- **Work item**: Please return the lines below verbatim, beginning at the one that has "setup | 0 | 2 |" and stopping after the one that has "run 2 against", and add no other lines.

- **Recorded data**:
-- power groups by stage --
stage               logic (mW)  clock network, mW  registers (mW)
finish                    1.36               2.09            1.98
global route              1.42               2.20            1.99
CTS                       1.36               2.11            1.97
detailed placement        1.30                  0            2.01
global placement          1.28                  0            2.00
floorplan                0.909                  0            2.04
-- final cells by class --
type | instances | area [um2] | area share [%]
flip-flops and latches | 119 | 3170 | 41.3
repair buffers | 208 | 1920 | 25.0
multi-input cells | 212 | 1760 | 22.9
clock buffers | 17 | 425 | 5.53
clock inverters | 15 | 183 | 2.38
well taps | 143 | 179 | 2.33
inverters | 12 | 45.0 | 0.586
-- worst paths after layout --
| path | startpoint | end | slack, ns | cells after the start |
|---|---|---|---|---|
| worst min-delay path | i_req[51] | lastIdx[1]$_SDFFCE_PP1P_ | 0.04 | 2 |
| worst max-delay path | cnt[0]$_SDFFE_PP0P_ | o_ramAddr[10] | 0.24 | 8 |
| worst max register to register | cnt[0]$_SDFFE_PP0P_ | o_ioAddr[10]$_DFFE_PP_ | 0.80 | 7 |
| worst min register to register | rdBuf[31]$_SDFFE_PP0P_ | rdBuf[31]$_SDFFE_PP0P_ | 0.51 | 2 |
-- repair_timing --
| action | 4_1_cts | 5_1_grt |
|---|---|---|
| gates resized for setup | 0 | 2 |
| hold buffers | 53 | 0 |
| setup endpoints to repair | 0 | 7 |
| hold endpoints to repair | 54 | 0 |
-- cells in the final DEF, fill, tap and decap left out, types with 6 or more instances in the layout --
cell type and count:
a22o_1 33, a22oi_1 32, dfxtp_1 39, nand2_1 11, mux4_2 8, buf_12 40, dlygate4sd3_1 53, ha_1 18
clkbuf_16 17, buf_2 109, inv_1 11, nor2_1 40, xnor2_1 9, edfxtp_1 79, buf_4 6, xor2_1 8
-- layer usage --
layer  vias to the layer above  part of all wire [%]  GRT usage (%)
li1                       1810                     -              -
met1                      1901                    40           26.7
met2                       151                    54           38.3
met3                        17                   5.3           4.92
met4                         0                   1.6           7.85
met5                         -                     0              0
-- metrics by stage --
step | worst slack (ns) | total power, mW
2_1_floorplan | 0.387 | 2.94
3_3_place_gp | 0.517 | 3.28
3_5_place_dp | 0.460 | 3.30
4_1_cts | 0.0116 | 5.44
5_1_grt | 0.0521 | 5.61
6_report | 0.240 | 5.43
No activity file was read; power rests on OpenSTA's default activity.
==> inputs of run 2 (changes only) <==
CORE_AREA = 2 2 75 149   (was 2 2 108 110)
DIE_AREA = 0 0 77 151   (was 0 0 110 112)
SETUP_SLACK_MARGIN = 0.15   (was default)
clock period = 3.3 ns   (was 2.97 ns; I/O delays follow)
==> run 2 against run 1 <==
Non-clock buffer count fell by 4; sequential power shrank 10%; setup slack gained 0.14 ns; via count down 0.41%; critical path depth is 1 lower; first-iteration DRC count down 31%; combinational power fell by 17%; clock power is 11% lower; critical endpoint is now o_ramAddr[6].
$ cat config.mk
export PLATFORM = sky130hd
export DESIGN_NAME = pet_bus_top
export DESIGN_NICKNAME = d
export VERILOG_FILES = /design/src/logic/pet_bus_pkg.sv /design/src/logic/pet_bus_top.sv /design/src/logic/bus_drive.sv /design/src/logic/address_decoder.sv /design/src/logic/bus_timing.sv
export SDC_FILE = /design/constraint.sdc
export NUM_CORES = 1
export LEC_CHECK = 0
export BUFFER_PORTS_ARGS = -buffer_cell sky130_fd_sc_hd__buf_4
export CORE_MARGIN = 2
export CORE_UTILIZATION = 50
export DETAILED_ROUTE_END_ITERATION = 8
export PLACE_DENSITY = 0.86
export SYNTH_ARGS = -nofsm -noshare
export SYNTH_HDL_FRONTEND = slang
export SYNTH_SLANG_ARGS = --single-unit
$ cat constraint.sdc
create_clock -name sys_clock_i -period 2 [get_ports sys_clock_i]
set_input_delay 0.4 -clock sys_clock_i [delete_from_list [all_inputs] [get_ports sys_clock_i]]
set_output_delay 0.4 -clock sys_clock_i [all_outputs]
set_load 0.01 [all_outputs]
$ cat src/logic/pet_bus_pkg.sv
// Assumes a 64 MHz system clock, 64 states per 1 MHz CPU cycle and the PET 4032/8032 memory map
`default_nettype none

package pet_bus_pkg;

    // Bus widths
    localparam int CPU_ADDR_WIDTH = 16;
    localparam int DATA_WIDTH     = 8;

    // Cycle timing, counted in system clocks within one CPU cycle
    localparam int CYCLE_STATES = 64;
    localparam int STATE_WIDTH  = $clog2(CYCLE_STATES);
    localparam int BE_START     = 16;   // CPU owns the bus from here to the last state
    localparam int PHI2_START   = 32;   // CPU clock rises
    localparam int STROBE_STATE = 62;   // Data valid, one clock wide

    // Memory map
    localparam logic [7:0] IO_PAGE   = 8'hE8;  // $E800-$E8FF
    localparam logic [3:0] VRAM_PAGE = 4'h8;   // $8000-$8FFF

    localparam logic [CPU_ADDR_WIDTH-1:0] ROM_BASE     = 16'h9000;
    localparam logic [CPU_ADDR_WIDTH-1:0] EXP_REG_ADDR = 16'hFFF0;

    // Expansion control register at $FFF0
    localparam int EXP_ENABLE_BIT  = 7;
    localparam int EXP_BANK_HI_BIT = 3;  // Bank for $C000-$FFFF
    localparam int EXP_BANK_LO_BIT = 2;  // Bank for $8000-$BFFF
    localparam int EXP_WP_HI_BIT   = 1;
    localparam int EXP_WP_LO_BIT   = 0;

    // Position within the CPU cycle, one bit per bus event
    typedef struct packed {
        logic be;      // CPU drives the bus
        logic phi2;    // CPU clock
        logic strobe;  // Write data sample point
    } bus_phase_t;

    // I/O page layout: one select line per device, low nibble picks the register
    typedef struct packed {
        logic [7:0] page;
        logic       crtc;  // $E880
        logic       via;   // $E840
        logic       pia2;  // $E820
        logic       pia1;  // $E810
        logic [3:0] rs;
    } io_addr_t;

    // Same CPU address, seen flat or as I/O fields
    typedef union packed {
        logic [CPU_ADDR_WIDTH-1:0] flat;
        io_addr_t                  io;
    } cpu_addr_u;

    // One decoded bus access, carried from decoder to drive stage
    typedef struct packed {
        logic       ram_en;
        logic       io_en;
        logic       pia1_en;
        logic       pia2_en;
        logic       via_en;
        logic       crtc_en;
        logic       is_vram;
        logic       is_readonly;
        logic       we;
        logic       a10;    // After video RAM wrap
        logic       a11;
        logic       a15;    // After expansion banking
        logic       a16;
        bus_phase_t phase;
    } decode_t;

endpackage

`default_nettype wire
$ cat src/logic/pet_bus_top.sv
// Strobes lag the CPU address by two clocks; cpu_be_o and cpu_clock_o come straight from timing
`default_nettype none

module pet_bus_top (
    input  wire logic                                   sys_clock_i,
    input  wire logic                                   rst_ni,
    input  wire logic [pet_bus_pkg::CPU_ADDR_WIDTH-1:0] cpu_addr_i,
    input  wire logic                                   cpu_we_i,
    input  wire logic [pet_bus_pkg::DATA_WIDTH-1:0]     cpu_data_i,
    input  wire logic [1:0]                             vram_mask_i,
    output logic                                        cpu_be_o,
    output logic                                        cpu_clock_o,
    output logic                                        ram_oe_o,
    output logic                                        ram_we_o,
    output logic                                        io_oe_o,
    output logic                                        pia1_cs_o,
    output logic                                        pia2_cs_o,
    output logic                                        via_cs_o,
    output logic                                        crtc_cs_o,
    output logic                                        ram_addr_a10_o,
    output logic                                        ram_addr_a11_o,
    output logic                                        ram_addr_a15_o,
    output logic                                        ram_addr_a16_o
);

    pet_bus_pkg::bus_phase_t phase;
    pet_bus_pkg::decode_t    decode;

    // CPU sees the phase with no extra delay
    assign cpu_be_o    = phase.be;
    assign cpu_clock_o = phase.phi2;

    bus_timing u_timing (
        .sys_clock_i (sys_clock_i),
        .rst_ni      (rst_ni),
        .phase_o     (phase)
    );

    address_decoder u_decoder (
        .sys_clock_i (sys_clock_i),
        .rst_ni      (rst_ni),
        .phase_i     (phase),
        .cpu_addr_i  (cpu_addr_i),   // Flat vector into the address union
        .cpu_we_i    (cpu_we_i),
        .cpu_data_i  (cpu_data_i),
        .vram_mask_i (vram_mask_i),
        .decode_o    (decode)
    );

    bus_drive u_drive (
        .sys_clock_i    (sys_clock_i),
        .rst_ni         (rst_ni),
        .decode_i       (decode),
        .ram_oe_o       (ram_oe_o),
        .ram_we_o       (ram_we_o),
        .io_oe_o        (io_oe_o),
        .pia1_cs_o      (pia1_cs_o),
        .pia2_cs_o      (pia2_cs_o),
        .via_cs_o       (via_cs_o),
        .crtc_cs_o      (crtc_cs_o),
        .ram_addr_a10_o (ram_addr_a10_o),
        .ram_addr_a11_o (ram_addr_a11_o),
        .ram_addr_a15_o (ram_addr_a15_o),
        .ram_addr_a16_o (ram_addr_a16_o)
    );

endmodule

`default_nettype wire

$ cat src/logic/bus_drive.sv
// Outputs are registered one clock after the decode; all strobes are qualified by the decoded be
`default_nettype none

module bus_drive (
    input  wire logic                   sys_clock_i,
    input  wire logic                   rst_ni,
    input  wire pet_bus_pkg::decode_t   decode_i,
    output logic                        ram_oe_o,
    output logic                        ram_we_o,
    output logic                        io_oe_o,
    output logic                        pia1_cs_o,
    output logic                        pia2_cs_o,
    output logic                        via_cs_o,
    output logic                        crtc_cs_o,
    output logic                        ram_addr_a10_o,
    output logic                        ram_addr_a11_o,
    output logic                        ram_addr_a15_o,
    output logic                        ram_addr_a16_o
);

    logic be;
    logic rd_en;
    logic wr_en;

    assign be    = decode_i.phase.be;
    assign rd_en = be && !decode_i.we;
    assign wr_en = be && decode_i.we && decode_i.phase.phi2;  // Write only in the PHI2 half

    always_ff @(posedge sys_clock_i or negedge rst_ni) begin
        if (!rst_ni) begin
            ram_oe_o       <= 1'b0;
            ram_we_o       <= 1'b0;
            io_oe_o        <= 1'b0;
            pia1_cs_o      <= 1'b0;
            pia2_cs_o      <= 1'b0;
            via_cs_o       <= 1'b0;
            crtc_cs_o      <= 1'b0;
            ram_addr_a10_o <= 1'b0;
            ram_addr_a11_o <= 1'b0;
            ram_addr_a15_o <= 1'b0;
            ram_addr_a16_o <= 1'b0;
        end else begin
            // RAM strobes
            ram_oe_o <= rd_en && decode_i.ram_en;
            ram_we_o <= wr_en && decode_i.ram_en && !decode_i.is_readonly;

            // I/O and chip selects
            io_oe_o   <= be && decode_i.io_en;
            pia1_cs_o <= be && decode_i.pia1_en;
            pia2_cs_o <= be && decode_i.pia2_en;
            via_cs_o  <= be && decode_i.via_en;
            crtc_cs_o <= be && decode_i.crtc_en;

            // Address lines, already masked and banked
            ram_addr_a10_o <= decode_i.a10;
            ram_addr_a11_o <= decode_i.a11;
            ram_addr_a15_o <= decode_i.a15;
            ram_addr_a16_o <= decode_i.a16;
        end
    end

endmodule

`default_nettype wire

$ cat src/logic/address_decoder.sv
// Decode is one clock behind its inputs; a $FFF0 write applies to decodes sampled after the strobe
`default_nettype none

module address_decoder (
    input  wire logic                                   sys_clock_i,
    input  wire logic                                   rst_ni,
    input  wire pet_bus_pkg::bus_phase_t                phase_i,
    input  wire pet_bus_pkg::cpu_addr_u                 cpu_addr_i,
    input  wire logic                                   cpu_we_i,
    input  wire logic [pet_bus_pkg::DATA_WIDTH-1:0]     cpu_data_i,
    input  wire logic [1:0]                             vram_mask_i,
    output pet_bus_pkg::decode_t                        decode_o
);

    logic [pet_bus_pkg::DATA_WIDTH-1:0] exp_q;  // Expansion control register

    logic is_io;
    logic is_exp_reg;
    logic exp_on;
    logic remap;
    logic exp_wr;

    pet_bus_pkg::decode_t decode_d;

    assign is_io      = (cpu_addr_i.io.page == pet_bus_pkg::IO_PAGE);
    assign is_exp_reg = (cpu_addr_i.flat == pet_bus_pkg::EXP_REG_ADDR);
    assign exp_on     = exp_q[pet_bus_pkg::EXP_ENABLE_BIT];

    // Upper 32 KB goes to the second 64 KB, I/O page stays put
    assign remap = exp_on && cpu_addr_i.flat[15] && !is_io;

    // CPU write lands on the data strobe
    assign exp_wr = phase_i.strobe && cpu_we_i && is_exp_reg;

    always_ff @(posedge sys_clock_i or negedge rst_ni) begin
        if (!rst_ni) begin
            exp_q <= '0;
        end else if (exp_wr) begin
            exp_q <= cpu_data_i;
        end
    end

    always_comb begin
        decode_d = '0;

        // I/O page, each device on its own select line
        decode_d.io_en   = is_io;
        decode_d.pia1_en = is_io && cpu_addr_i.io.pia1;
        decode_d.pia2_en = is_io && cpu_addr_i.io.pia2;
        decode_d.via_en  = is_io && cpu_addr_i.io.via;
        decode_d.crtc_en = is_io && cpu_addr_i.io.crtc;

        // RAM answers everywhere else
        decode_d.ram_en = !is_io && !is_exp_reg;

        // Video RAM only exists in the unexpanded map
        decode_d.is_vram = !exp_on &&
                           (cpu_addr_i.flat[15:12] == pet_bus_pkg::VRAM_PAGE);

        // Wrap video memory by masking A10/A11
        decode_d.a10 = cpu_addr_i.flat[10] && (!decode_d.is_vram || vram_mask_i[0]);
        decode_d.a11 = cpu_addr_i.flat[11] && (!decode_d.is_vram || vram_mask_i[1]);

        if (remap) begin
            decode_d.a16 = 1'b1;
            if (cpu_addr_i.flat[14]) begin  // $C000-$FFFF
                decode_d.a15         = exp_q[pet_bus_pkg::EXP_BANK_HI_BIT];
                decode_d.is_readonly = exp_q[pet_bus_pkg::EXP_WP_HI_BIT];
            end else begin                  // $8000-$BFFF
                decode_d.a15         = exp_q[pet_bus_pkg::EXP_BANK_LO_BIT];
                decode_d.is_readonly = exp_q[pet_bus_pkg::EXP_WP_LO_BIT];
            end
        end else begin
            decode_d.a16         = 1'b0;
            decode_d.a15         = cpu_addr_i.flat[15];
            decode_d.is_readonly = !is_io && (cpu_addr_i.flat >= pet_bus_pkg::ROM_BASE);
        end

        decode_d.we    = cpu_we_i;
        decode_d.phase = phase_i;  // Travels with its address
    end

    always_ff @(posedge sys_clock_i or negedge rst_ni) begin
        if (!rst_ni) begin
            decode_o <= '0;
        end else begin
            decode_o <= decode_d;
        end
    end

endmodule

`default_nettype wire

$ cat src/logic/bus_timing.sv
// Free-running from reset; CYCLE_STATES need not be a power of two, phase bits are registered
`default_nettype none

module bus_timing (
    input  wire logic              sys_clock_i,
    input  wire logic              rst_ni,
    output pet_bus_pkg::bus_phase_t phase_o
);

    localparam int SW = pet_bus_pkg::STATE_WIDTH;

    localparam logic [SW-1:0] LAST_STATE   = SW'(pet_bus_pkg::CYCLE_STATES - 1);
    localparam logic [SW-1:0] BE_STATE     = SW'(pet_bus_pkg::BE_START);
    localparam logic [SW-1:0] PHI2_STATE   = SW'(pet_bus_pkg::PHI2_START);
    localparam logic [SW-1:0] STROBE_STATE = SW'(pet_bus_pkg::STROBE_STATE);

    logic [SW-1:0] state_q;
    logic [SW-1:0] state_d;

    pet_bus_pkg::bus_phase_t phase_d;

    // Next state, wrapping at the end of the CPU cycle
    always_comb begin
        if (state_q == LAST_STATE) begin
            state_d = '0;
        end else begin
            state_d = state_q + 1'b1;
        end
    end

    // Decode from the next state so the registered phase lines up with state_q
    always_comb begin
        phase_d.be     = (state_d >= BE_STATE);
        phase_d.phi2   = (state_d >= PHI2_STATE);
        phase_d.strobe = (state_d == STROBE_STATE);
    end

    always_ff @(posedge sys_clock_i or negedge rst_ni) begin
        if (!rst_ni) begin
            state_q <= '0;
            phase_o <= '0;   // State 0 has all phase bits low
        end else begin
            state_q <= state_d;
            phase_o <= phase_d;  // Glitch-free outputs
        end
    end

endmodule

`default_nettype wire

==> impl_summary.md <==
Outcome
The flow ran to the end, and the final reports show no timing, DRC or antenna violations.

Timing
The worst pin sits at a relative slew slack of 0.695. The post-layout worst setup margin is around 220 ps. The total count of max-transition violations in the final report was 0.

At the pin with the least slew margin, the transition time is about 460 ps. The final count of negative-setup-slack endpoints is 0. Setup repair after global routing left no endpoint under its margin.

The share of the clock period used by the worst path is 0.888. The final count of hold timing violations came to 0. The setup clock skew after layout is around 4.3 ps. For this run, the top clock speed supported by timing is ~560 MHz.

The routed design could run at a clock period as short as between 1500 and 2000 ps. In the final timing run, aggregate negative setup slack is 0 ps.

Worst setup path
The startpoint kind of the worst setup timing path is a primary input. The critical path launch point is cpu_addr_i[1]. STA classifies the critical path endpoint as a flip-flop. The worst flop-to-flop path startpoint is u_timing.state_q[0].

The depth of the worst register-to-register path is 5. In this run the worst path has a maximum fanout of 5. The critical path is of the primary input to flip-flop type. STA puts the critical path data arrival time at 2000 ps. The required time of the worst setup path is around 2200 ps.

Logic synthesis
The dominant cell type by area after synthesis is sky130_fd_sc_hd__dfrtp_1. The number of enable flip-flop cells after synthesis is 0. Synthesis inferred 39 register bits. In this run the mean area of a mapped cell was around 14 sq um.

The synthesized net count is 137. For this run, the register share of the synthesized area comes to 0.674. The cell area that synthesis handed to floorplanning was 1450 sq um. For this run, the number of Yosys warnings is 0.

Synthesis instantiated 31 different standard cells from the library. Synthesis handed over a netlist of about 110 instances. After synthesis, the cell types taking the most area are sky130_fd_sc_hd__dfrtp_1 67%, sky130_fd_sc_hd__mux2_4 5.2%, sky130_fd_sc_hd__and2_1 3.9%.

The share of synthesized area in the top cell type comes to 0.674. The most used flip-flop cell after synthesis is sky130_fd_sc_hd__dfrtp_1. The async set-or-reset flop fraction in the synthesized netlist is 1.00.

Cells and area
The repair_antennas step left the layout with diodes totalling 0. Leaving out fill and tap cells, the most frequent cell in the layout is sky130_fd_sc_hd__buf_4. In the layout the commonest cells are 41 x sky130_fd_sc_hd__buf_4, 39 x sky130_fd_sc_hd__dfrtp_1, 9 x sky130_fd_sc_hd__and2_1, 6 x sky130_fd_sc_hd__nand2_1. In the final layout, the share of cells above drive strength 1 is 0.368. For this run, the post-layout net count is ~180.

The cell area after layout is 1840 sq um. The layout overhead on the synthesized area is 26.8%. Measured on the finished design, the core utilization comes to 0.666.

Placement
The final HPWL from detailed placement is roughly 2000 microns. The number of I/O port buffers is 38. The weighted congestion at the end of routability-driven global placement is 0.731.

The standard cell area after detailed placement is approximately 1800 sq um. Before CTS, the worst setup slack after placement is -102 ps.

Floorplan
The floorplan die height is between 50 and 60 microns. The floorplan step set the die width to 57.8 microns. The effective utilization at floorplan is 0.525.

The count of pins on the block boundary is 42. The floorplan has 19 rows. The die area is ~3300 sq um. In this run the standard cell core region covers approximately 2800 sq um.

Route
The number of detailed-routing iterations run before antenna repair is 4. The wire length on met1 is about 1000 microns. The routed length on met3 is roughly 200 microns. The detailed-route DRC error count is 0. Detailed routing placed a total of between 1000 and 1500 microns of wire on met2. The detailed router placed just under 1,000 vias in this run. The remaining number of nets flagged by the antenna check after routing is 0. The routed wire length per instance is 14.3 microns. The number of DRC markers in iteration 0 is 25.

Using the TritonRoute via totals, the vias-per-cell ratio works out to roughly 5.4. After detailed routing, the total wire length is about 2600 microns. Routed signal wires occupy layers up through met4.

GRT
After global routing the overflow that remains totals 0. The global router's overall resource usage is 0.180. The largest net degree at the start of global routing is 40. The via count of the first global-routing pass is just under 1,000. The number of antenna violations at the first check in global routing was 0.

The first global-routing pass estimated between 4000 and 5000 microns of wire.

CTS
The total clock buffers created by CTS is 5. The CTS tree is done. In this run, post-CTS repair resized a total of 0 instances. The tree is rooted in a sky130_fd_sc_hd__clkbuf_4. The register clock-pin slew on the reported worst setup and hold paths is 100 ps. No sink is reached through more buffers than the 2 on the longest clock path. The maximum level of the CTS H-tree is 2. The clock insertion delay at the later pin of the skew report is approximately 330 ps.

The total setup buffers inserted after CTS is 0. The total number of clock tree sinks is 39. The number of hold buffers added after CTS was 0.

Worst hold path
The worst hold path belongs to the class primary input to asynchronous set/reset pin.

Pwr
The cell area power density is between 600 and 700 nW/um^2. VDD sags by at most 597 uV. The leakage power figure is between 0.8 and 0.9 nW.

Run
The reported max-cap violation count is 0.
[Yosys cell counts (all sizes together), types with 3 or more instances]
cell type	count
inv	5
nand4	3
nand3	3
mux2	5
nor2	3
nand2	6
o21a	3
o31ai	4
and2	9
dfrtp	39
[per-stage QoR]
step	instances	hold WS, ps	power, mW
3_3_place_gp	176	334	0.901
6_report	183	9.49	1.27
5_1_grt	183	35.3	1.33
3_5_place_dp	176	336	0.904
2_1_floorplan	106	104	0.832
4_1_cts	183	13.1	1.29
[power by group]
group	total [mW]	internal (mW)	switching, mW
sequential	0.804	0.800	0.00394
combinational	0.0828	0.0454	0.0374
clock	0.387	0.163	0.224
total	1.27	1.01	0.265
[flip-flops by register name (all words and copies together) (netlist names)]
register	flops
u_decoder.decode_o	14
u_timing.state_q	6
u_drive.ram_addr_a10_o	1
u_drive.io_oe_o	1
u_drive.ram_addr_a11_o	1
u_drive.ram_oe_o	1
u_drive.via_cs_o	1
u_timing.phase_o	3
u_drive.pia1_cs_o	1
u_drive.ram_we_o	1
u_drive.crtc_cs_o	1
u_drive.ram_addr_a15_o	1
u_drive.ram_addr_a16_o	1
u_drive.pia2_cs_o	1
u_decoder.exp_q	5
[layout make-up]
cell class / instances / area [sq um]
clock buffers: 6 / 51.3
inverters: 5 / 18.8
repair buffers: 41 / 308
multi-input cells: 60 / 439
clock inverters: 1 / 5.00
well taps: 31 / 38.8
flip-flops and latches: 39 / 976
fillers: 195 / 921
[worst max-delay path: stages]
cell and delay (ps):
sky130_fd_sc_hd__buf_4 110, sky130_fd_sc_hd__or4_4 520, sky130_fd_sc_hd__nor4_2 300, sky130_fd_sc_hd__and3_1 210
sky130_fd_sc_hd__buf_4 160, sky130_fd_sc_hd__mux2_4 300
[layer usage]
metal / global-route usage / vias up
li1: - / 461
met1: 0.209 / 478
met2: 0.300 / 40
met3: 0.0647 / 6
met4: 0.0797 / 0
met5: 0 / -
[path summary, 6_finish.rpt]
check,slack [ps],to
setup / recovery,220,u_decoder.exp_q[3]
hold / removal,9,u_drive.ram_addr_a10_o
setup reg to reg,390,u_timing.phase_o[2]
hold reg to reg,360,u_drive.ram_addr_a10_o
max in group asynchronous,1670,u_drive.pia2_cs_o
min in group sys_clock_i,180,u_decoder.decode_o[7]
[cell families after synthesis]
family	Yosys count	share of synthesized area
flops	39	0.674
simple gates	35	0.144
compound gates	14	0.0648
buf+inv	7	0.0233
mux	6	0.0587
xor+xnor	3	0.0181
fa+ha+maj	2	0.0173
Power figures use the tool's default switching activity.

- **Response area**:
| gates resized for setup | 0 | 2 |
| hold buffers | 53 | 0 |
| setup endpoints to repair | 0 | 7 |
| hold endpoints to repair | 54 | 0 |
-- cells in the final DEF, fill, tap and decap left out, types with 6 or more instances in the layout --
cell type and count:
a22o_1 33, a22oi_1 32, dfxtp_1 39, nand2_1 11, mux4_2 8, buf_12 40, dlygate4sd3_1 53, ha_1 18
clkbuf_16 17, buf_2 109, inv_1 11, nor2_1 40, xnor2_1 9, edfxtp_1 79, buf_4 6, xor2_1 8
-- layer usage --
layer  vias to the layer above  part of all wire [%]  GRT usage (%)
li1                       1810                     -              -
met1                      1901                    40           26.7
met2                       151                    54           38.3
met3                        17                   5.3           4.92
met4                         0                   1.6           7.85
met5                         -                     0              0
-- metrics by stage --
step | worst slack (ns) | total power, mW
2_1_floorplan | 0.387 | 2.94
3_3_place_gp | 0.517 | 3.28
3_5_place_dp | 0.460 | 3.30
4_1_cts | 0.0116 | 5.44
5_1_grt | 0.0521 | 5.61
6_report | 0.240 | 5.43
No activity file was read; power rests on OpenSTA's default activity.
==> inputs of run 2 (changes only) <==
CORE_AREA = 2 2 75 149   (was 2 2 108 110)
DIE_AREA = 0 0 77 151   (was 0 0 110 112)
SETUP_SLACK_MARGIN = 0.15   (was default)
clock period = 3.3 ns   (was 2.97 ns; I/O delays follow)
==> run 2 against run 1 <==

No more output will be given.